La valoración de García Baena es siempre unánime a tenor de lo que de ella se ha ido escribiendo. Si Leopoldo de Luis, en ‘Ensayos sobre poetas andaluces del siglo XX’, habló ya del «terciopelo verbal que la poesía de García Baena despliega siempre», una década después fue Guillermo Carnero, en su prólogo a ‘Mario López. Poesía’, el que insistía en esto: «Es inconfundible Pablo García Baena por la serenidad de una imaginación en la que la experiencia directa y la cultural equivalen, al producir modificaciones de la sensibilidad igualmente auténticas». Y quien tanto ha escrito sobre él, L. Antonio de Villena, no hace mucho que en ‘El fervor y la melancolía. Los poetas de ‘Cántico’ y su trayectoria’ (2007) comentaba que «Pablo es un cimero poeta del lenguaje (de su brillo, de su esplendor, de la magia connotativa de las metáforas) pero también del más directo vitalismo». Es cierto que el testimonio que ahora traemos llega de lejos, de las alegres y sabias horas compartidas, pero es testimonio tan elocuente y conocido que en él ya estaba en germen cualquier otro elogio y reconocimiento.

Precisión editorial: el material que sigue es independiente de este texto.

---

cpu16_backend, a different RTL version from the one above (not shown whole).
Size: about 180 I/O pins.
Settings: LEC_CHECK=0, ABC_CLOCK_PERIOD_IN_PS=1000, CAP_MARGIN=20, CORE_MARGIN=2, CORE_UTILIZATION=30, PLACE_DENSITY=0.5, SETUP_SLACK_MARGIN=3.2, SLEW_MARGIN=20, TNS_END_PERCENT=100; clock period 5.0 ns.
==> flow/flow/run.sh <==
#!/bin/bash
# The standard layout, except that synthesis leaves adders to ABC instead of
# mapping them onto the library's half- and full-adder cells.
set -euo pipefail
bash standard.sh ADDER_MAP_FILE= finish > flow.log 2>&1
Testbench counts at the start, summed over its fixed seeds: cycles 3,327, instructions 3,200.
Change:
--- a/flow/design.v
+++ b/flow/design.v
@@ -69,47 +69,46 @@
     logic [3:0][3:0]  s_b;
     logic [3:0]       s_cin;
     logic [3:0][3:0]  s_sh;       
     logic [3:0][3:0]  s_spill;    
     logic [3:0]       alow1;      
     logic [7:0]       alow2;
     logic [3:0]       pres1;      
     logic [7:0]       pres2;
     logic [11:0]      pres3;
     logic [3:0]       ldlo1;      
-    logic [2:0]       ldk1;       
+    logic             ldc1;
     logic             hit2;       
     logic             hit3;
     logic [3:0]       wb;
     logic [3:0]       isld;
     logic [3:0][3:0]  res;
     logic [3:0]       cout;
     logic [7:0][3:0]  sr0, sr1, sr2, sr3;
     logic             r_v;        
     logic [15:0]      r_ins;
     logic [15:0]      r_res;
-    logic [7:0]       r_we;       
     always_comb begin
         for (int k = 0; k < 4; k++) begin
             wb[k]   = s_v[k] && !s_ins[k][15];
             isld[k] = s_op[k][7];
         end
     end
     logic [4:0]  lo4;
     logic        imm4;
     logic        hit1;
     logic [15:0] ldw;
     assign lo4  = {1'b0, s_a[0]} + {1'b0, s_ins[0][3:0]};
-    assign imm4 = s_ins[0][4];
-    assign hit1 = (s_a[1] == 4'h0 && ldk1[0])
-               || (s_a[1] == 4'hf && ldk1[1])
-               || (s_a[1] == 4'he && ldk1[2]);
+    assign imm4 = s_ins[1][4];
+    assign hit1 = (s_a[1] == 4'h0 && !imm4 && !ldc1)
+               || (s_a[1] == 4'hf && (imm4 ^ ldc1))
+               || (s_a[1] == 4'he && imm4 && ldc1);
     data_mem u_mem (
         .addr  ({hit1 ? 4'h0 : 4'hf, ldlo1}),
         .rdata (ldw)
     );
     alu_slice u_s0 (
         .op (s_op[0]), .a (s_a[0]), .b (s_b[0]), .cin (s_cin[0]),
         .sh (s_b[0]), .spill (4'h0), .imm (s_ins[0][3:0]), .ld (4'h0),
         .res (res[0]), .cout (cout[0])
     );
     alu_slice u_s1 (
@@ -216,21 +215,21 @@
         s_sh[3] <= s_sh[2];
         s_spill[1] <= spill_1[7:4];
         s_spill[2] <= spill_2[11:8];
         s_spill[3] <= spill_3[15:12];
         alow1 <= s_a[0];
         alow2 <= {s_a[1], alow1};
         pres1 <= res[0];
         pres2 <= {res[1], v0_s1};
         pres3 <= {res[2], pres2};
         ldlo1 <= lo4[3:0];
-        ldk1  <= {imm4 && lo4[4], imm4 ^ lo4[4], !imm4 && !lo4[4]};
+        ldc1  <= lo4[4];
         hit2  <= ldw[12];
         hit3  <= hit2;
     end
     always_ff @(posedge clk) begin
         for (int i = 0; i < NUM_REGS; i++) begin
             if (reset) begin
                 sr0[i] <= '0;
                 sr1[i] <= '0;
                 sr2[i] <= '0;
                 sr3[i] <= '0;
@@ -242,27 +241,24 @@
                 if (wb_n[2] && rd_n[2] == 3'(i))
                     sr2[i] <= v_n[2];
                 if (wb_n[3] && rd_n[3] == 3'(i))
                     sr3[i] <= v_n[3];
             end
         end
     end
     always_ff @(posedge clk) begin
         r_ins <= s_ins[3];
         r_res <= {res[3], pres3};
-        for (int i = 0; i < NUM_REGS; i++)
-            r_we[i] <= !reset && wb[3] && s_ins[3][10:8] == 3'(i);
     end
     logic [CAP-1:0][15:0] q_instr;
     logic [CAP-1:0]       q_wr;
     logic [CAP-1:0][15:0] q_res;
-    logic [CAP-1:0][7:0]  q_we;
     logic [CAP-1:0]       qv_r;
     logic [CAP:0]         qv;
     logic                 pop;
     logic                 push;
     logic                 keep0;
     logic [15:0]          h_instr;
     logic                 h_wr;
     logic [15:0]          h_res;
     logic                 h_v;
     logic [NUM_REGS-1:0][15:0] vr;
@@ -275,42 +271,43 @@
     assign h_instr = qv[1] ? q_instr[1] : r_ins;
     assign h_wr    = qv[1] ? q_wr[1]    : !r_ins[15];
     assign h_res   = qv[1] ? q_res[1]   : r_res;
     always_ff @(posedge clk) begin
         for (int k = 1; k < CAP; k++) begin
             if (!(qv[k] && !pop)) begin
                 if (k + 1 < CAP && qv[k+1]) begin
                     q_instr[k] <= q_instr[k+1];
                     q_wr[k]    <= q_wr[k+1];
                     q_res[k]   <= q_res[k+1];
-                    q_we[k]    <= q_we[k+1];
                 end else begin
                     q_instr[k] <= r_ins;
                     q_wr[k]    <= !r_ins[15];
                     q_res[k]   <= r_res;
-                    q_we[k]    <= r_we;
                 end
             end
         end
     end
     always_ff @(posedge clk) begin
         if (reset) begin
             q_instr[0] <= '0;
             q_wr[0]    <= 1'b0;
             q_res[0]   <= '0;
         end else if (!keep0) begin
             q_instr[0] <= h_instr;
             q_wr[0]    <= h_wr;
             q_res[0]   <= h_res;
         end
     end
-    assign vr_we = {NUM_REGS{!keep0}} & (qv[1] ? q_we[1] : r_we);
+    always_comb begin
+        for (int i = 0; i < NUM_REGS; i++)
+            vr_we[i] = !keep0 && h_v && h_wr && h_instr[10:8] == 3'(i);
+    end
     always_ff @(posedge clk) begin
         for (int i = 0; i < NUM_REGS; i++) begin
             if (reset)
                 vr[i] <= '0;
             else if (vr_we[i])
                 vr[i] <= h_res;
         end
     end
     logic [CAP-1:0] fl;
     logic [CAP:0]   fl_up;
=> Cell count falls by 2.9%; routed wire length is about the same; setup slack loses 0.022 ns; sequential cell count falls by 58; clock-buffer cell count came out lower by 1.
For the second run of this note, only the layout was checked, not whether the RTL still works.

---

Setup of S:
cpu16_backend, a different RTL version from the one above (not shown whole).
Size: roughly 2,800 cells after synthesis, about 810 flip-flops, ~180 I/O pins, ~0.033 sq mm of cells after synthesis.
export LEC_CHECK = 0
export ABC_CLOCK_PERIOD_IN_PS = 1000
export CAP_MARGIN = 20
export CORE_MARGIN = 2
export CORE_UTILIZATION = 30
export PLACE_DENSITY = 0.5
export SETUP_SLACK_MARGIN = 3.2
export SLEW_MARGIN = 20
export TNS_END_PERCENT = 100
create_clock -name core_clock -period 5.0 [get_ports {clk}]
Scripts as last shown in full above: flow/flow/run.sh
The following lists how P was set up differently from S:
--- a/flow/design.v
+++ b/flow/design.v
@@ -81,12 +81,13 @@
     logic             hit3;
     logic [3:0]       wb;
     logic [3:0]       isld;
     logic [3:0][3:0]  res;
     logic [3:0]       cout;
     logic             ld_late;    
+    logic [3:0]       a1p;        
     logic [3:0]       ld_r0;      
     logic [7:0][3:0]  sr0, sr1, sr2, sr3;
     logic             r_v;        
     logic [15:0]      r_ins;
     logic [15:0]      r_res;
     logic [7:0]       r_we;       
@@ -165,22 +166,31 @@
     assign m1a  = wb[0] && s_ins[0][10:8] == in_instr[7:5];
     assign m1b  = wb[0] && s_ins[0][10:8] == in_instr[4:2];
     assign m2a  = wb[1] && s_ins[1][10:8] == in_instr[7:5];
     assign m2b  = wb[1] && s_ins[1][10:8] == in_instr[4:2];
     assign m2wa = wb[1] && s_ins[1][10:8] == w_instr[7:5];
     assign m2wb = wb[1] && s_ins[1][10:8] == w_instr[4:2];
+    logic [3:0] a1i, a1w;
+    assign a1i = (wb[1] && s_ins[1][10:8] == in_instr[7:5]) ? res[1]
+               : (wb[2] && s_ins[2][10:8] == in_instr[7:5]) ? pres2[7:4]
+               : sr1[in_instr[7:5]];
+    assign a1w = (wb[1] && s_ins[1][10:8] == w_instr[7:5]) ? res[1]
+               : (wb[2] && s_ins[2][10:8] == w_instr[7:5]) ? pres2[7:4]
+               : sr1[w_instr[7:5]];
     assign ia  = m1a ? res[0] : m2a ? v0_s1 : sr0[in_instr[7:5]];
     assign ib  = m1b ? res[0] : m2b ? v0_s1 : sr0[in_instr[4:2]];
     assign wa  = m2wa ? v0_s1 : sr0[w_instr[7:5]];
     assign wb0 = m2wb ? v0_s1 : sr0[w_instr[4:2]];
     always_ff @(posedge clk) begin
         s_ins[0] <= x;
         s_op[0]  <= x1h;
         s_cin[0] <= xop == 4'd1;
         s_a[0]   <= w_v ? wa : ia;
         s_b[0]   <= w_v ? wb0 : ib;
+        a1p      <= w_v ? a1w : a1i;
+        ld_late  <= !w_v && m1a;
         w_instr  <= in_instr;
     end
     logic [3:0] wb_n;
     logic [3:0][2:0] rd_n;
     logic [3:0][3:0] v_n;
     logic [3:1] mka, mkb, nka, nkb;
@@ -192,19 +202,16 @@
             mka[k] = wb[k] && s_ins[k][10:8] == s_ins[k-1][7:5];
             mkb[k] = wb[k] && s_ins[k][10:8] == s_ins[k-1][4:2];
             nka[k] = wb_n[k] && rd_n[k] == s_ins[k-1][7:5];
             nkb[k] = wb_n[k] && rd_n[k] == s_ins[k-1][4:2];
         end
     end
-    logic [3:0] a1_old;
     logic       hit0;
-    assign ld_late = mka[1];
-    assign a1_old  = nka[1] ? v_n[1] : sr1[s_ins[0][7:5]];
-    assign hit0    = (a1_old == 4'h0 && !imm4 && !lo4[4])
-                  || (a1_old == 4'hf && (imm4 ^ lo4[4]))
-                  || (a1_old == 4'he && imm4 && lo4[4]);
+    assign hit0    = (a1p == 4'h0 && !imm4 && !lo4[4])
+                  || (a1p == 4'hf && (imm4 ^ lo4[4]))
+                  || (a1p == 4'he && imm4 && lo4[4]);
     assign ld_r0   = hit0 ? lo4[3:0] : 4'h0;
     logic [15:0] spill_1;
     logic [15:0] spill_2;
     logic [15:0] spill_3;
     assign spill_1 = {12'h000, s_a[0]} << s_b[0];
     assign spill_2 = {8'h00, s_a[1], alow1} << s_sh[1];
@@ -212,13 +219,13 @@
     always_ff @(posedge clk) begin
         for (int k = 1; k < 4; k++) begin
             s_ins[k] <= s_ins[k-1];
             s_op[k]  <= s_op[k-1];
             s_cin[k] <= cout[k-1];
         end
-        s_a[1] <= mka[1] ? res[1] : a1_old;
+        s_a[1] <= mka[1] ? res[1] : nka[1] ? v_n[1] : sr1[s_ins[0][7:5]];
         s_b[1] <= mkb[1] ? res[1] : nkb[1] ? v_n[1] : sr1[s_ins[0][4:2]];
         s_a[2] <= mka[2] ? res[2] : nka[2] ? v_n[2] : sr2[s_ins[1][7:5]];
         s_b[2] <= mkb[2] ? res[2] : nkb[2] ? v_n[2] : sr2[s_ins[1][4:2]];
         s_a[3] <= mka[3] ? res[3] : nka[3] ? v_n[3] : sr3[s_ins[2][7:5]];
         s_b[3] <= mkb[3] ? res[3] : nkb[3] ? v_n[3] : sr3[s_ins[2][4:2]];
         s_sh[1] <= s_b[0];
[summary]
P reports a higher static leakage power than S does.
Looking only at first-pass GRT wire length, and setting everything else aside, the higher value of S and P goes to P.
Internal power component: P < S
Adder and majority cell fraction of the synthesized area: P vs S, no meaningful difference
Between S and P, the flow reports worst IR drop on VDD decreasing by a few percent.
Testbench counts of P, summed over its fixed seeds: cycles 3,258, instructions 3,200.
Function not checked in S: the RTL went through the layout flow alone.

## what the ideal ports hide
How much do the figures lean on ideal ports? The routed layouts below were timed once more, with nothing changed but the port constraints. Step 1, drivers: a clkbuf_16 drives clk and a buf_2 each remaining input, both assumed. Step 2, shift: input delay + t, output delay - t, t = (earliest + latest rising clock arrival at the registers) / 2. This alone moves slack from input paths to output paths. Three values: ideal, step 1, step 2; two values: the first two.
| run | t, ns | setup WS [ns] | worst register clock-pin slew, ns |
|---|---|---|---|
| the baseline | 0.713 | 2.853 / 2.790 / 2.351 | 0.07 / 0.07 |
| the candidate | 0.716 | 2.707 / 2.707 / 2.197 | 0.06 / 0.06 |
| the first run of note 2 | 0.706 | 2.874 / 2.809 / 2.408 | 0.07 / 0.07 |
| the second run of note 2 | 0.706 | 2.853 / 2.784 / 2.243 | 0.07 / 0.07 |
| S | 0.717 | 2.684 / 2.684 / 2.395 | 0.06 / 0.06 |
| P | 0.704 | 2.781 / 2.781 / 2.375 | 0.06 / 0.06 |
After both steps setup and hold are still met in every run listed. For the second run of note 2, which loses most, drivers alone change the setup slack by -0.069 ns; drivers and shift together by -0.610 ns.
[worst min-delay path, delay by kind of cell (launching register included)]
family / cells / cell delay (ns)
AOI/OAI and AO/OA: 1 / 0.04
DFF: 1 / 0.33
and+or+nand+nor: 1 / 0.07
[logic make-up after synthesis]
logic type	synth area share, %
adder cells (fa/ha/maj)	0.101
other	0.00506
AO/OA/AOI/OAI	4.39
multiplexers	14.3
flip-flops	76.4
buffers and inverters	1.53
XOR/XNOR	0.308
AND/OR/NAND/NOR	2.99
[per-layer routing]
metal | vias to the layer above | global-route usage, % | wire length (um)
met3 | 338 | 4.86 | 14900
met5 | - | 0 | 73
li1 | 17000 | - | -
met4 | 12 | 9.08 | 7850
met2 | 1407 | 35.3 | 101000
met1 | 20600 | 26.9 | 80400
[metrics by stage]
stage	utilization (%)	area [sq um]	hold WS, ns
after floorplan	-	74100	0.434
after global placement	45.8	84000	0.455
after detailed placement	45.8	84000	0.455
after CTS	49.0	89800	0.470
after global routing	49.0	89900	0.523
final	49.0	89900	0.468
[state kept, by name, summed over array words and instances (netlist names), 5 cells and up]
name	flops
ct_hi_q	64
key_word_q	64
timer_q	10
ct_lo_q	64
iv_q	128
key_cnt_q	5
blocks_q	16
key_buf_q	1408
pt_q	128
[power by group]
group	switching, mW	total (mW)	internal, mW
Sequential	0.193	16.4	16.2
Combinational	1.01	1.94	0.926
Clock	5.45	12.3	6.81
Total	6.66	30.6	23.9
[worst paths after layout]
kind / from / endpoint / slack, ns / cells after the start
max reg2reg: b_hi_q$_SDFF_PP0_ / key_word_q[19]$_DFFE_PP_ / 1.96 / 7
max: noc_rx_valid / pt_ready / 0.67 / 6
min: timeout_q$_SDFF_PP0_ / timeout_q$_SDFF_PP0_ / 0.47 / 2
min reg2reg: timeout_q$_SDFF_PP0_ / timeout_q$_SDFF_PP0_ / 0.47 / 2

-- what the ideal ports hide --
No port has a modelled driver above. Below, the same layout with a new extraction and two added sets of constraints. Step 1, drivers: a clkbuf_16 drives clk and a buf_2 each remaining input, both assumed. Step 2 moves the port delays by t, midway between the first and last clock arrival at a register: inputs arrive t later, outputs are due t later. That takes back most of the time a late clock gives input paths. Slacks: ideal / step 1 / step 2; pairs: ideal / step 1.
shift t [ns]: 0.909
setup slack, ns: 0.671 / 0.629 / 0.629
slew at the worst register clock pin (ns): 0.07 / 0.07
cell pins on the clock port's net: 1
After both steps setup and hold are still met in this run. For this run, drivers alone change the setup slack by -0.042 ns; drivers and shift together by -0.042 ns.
Background: an optimization exercise with open tools, aiming at small area, a short achievable clock period and few clock cycles. Do not read the settings as production practice.
Power and IR drop assume default switching activity.

// axiToAhbBridge
module axiToAhbBridge (
    input  wire         ACLK,
    input  wire         rst,
    input  wire         awValid,
    output logic        awReady,
    input  wire  [3:0]  awId,
    input  wire  [31:0] awAddr,
    input  wire  [3:0]  awLen,
    input  wire  [2:0]  awSize,
    input  wire         wValid,
    output logic        wReady,
    input  wire  [31:0] wData,
    input  wire         wLast,
    output logic        bValid,
    input  wire         bReady,
    output logic [3:0]  bId,
    output logic [1:0]  bResp,
    input  wire         arValid,
    output logic        arReady,
    input  wire  [3:0]  arId,
    input  wire  [31:0] arAddr,
    input  wire  [3:0]  arLen,
    input  wire  [2:0]  arSize,
    output logic        rValid,
    input  wire         rReady,
    output logic [3:0]  rId,
    output logic [31:0] rData,
    output logic [1:0]  rResp,
    output logic        rLast,
    output logic [31:0] hAddr,
    output logic        hWrite,
    output logic [2:0]  hSize,
    output logic [1:0]  hTrans,
    output logic [31:0] hWData,
    input  wire  [31:0] hRData,
    input  wire         hReady,
    input  wire         hResp
);
For scale: roughly 470 cells after synthesis, ~87 flip-flops, about 280 I/O pins, about 3900 sq um of cells after synthesis.
==> module axiToAhbBridge, before the edit <==
module axiToAhbBridge (
    input  wire         ACLK,
    input  wire         rst,
    input  wire         awValid,
    output logic        awReady,
    input  wire  [3:0]  awId,
    input  wire  [31:0] awAddr,
    input  wire  [3:0]  awLen,
    input  wire  [2:0]  awSize,
    input  wire         wValid,
    output logic        wReady,
    input  wire  [31:0] wData,
    input  wire         wLast,
    output logic        bValid,
    input  wire         bReady,
    output logic [3:0]  bId,
    output logic [1:0]  bResp,
    input  wire         arValid,
    output logic        arReady,
    input  wire  [3:0]  arId,
    input  wire  [31:0] arAddr,
    input  wire  [3:0]  arLen,
    input  wire  [2:0]  arSize,
    output logic        rValid,
    input  wire         rReady,
    output logic [3:0]  rId,
    output logic [31:0] rData,
    output logic [1:0]  rResp,
    output logic        rLast,
    output logic [31:0] hAddr,
    output logic        hWrite,
    output logic [2:0]  hSize,
    output logic [1:0]  hTrans,
    output logic [31:0] hWData,
    input  wire  [31:0] hRData,
    input  wire         hReady,
    input  wire         hResp
);
    logic [31:0] addr;       
    logic [3:0]  cnt;        
    logic [1:0]  size;
    logic [3:0]  id;
    logic        wr;         
    logic        err;        
    logic [31:0] data;       
    logic        idle;       
    logic        wsel;       
    logic        busy;       
    logic        rSel;       
    logic        rSelN;      
    logic        wDpL;       
    logic        wIss;       
    logic        rIss;       
    logic        ap;         
    logic        dp;         
    logic        rp;         
    logic        wA;         
    logic        rA;         
    logic        rDp;        
    logic        rRp;        
    logic        wRp;        
    logic        ldW;
    logic        ldR;
    logic [31:0] cAddr;
    logic [1:0]  cSize;
    logic [3:0]  cCnt;
    logic        issue;
    logic        accept;
    logic        dpDone;
    logic        respValid;
    logic        respReady;
    logic        apN;
    logic        dpN;
    logic        rpN;
    logic        wrN;
    assign wA   = ap && wr;
    assign rA   = ap && !wr;
    assign rDp  = dp && !wr;
    assign rRp  = rp && !wr;
    assign wRp  = rp && wr;
    assign arReady = idle;
    assign awReady = wsel;
    assign ldR     = arValid && idle;
    assign ldW     = wsel;
    bridgeSel3 #(.Width(32)) uSelAddr (.d0(arAddr), .d1(awAddr), .d2(addr), .s0(idle), .s1(wsel), .s2(busy), .y(cAddr));
    bridgeSel3 #(.Width(2)) uSelSize (.d0(arSize[1:0]), .d1(awSize[1:0]), .d2(size), .s0(idle), .s1(wsel), .s2(busy), .y(cSize));
    assign cCnt  = ({4{idle}} & arLen) | ({4{wsel}} & awLen) | ({4{busy}} & cnt);
    assign issue  = (wIss && wValid) || (rIss && hReady && rReady) || ldR;
    assign accept = issue && hReady;
    assign dpDone = dp && hReady;
    logic hTransNs;
    bridgeAo3 uHTrans (.a0(wIss), .a1(wValid), .b0(rIss), .b1(hReady), .b2(rReady), .c0(idle), .c1(arValid), .y(hTransNs));
    assign hTrans = {hTransNs, 1'b0};
    assign hAddr  = cAddr;
    assign hWrite = wsel || (!idle && wr);
    assign hSize  = {1'b0, cSize};
    assign hWData = data;
    logic wrTake;
    assign wrTake = wIss && hReady;
    bridgeAnd2 uWReady (.a(wIss), .b(hReady), .y(wReady));
    logic bVal;
    assign bVal = wRp || (wDpL && hReady);
    bridgeAo21 uBValid (.a(wRp), .b0(wDpL), .b1(hReady), .y(bValid));
    assign bId    = id;
    assign bResp  = {err || (dp && hResp), 1'b0};
    logic rVal;
    assign rVal = rRp || (rDp && hReady);
    bridgeAo21 uRValid (.a(rRp), .b0(rDp), .b1(hReady), .y(rValid));
    assign rId    = id;
    bridgeSel2 #(.Width(32)) uSelRData (.d0(data), .d1(hRData), .s0(rSel), .s1(rSelN), .y(rData));
    assign rResp  = {rp ? err : hResp, 1'b0};
    assign rLast  = !ap;
    logic [11:0] incAddr;
    logic [3:0]  decCnt;
    logic [2:0] incLow;
    assign incLow  = {1'b0, cAddr[1:0]} + {1'b0, cSize == 2'd1, cSize == 2'd0};
    assign incAddr = {cAddr[11:2] + {9'd0, incLow[2] || (cSize == 2'd2)}, incLow[1:0]};
    assign decCnt  = cCnt - 4'd1;
    assign respValid = bVal || rVal;
    assign respReady = wr ? bReady : rReady;
    assign wrN = wsel || (!idle && wr);
    assign apN = (ap || ldR || wsel) && !(accept && (cCnt == 4'd0));
    assign dpN = accept || (dp && !hReady);
    assign rpN = respValid && !respReady;
    always_ff @(posedge ACLK)
    begin
        if (rst)
        begin
            idle <= 1'b1;
            wsel <= 1'b0;
            busy <= 1'b0;
            rSel <= 1'b0;
            rSelN <= 1'b1;
            wDpL <= 1'b0;
            wIss <= 1'b0;
            rIss <= 1'b0;
            ap   <= 1'b0;
            dp   <= 1'b0;
            rp   <= 1'b0;
        end
        else
        begin
            idle <= !(apN || dpN || rpN) && !(idle && awValid && !arValid);
            wsel <= idle && awValid && !arValid;
            busy <= apN || dpN || rpN;
            rSel <= rpN || wrN;
            rSelN <= !(rpN || wrN);
            wDpL <= dpN && wrN && !apN;
            wIss <= (apN && wrN) || (idle && awValid && !arValid);
            rIss <= apN && !wrN;
            ap   <= apN;
            dp   <= dpN;
            rp   <= rpN;
        end
    end
    always_ff @(posedge ACLK)
    begin
        data <= wrTake ? wData : rData;
    end
    always_ff @(posedge ACLK)
    begin
        addr[31:12] <= cAddr[31:12];
        addr[11:0]  <= accept ? incAddr : cAddr[11:0];
        cnt         <= accept ? decCnt : cCnt;
        size        <= cSize;
        wr <= wrN;
        if (idle || wsel)
            id <= wsel ? awId : arId;
        err <= !(idle || wsel) && (wr ? bResp[1] : rResp[1]);
    end
endmodule
Source: an optimization exercise on an open RTL-to-GDS flow (aim: small area, a short achievable clock period and few clock cycles per item). Production flows keep margins and buffers that such runs may drop. The RTL was checked by simulation tests, not by an equivalence proof against the original design. No activity file was given, so power comes from the tool's default toggle rates.

// bounded_deque_with_positional_ops
module bounded_deque_with_positional_ops
(
   input  wire logic    clock,
   input  wire logic    reset,
   input  wire logic    start,
   output logic         busy,
   input  wire logic [39:0] req_data,
   output logic         rsp_strobe,
   output logic [43:0] rsp_data
);
   bdq_pkg::ctl_cmd_type cmd;
   bdq_pkg::word_type    req_value;
   bdq_pkg::rsp_type     rsp_word;
   logic [IDX_W-1:0]     gm1;
   logic [CNT_W-1:0]     count;
   logic                 min_hit;
   bdq_pkg::word_type    rd_word;
   assign rsp_data = rsp_word;
   bdq_ctrl u_ctrl (
      .clock     (clock),
      .reset     (reset),
      .start     (start),
      .req_in    (req_data),
      .min_hit   (min_hit),
      .rd_word   (rd_word),
      .cmd       (cmd),
      .req_value (req_value),
      .gm1       (gm1),
      .count     (count),
      .busy      (busy)
   );
   bdq_datapath u_datapath (
      .clock      (clock),
      .reset      (reset),
      .req_value  (req_value),
      .cmd        (cmd),
      .gm1        (gm1),
      .count      (count),
      .min_hit    (min_hit),
      .rd_word    (rd_word),
      .rsp_strobe (rsp_strobe),
      .rsp_data   (rsp_word)
   );
endmodule
clock: 6.0 ns
lec_check: 0
cap_margin: 20
core_margin: 2
core_utilization: 40
cts_buf_list: sky130_fd_sc_hd__clkbuf_4 sky130_fd_sc_hd__clkbuf_8
cts_cluster_size: 20
place_density: 0.6
setup_slack_margin: 3.3
slew_margin: 20
tns_end_percent: 10
run.sh (not shown) runs the stock make flow with config.mk's settings and CLKGATE_MAP_FILE= SYNTH_SCRIPT=/design/flow/synth_recipe.tcl, a recipe that flattens the netlist after the stock synthesis.
The baseline went through all stages and came out clean.
Testbench counts at the start, summed over its fixed seeds: cycles 8,712, items 8,000.
This is an optimization exercise on Yosys and OpenROAD, whose aim is small area, a short achievable clock period and few clock cycles, not a production implementation.
Function was checked by simulation only, so behaviour that the tests miss may differ from the original.

## main
## qsim_top
module qsim_top (
  input  logic        clk,
  input  logic        reset_n,
  input  logic        dut_valid,
  output logic        dut_ready,
  output logic [4:0]  q_state_input_sram_read_address,
  input  logic [63:0] q_state_input_sram_read_data,
  output logic [12:0] q_gates_sram_read_address,
  input  logic [63:0] q_gates_sram_read_data,
  output logic [12:0] scratchpad_sram_read_address,
  input  logic [63:0] scratchpad_sram_read_data,
  output logic        q_state_output_sram_write_enable,
  output logic [4:0]  q_state_output_sram_write_address,
  output logic [63:0] q_state_output_sram_write_data,
  output logic        scratchpad_sram_write_enable,
  output logic [12:0] scratchpad_sram_write_address,
  output logic [63:0] scratchpad_sram_write_data
);
Size: ~380 I/O pins, about 0.10 mm² of cells after synthesis.
Settings: LEC_CHECK=0, ABC_AREA=1, CAP_MARGIN=20, CORE_MARGIN=2, CORE_UTILIZATION=30, CTS_CLUSTER_DIAMETER=100, CTS_CLUSTER_SIZE=30, PLACE_DENSITY=0.4, SETUP_SLACK_MARGIN=5, SLEW_MARGIN=20; clock period 10.0 ns.
standard.sh (not shown) runs the stock make flow with config.mk's settings and CLKGATE_MAP_FILE= SYNTH_SCRIPT=/design/flow/synth_recipe.tcl, a recipe that flattens the netlist after the stock synthesis.
==> flow/flow/run.sh <==
#!/bin/bash
# The standard layout, with two changes:
#  - after the standard synthesis, flow/fixpol.py picks the polarity of each
#    full adder so that fewer inverters are needed (combinational cells
#    only; registers are untouched);
#  - timing repair aims at a setup slack margin of SETUP_MARGIN ns.
# Each step's full output goes to a log file here.
set -euo pipefail
SETUP_MARGIN=${SETUP_MARGIN:-6.3}
bash standard.sh synth > synth.log 2>&1
net=orfs/results/${FLOW_PLATFORM:-sky130hd}/qsim_top/base/1_2_yosys.v
cp "$net" 1_2_yosys.orig.v
python3 flow/fixpol.py "$net" > fixpol.log 2>&1
bash standard.sh SETUP_SLACK_MARGIN=$SETUP_MARGIN ${FLOW_TARGET:-finish} > layout.log 2>&1
Other scripts of this flow, unchanged in this note and not shown: flow/flow/fixpol.py
Testbench counts of main, summed over its fixed seeds: cycles 124,228.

Era, en este caso, la pluma amiga de Ricardo Molina la que también se mostraba certera y futurista: «Dejadme que os alabe en Pablo García Baena,/dejad que os magnifique en este hermano mío/en quien pusisteis desde el principio un silencio grave/y el don precioso de las más hondas comunicaciones»; versos que además remataba con estos dos tan inolvidables como justos: «y en el ensueño de esa Córdoba que ya no existe,/ Pablo es el último ciprés».

Sin duda, repitiendo palabras de José Infante, «sus pocos, pero imprescindibles libros, contienen una de las aventuras poéticas más luminosas y auténticas de toda la poesía española».